By the end of 1985, David Vivani served as president and Harland oversaw the cheese plant as general manager. Peter Vivani served as vice president of the company. The Sonoma Cheese Factory had annual sales of $5 million and was distributing their cheese nationwide. The company had 50 employees and produced 3 million pounds of Sonoma Jack annually.

The following year, the television program Lifestyles of the Rich and Famous shot an episode in Sonoma. The show's host, Robin Leach toured the town with actor Judith Ledford, including sampling cheese with David Vivani at the Sonoma Cheese Factory.

In 2001, listeria was found in a cheese sample at their production facility in Sonoma California, which stopped production and required production to be relocated to a new facility in Crescent City California.
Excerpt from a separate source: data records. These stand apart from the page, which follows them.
`config.mk`:
```
export PLATFORM = sky130hd
export DESIGN_NAME = nearest_target_select_and_aim
export DESIGN_NICKNAME = d
export VERILOG_FILES = /design/src/sv/ntsa_pkg.sv /design/src/sv/ntsa_regs.sv /design/src/sv/ntsa_aim.sv /design/src/sv/nearest_target_select_and_aim.sv
export SDC_FILE = /design/constraint.sdc
export NUM_CORES = 2
export LEC_CHECK = 0
export ABC_AREA = 1
export BUFFER_PORTS_ARGS = -buffer_cell sky130_fd_sc_hd__clkbuf_2
export CAP_MARGIN = 5
export CORE_MARGIN = 10
export CORE_UTILIZATION = 45
export CTS_CLUSTER_SIZE = 30
export DETAILED_ROUTE_END_ITERATION = 10
export GPL_ROUTABILITY_DRIVEN = 0
export HOLD_SLACK_MARGIN = 0.02
export SLEW_MARGIN = 20
export SYNTH_ARGS = -nofsm -noshare
export SYNTH_HDL_FRONTEND = slang
export SYNTH_SLANG_ARGS = --single-unit
export TNS_END_PERCENT = 50
```
`constraint.sdc`:
```
create_clock -name clk_i -period 9.9 [get_ports clk_i]
set_input_delay 0.495 -clock clk_i [delete_from_list [all_inputs] [get_ports clk_i]]
set_output_delay 0.495 -clock clk_i [all_outputs]
set_load 0.01 [all_outputs]
```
The next year the Viviani's split management of the retail operations to Pete Viviani and David Viviani oversaw cheese production. Monterey Gourmet Foods became an 80% stakeholder in Sonoma Cheese Factory in 2005. Since the majority, if not all, of the cheese was no longer being produced at the Sonoma Cheese Factory site in Sonoma, the facility underwent renovations to focus on retail in 2005. In 2012, the Viviani family re-acquired full ownership of the company.

The Native Sons of the Golden West placed a plaque on the front exterior of the Sonoma Cheese Factory in 2009 to celebrate the legacy founder Celso Viviani and the Viviani cheese-making family. Pete Viviani died shortly after the dedication in June 2009.

In 2020, the Sonoma Cheese Factory sold to Sonoma's Best Hospitality Group.

In June 2024, the Sonoma Cheese Factory was sold to Anidel Hospitality.

==Cheese==

At its inception, the Sonoma Cheese Factory produced Italian-style hard cheeses and fresh cheeses, specifically cottage and cream cheese. Eventually, production shifted towards semi-hard cheeses, including their flagship cheese: Jack. Made from pasteurized cow milk, the Factory's Jack is a semi-hard cheese. They were the first cheese company in California to make a pepper Jack, which uses jalapeño and chili flakes for a spicy flavor. Today, they produce other Jack cheeses including garlic, Mediterranean, habanero, chipotle, pesto, smoked, lavender and a mild Cheddar cheese.

In 1987, the Sonoma Cheese Factory became the first California cheesemaker to win a medal in the United States Championship Cheese Contest, winning a gold and a bronze medal for their Sonoma Garlic Jack.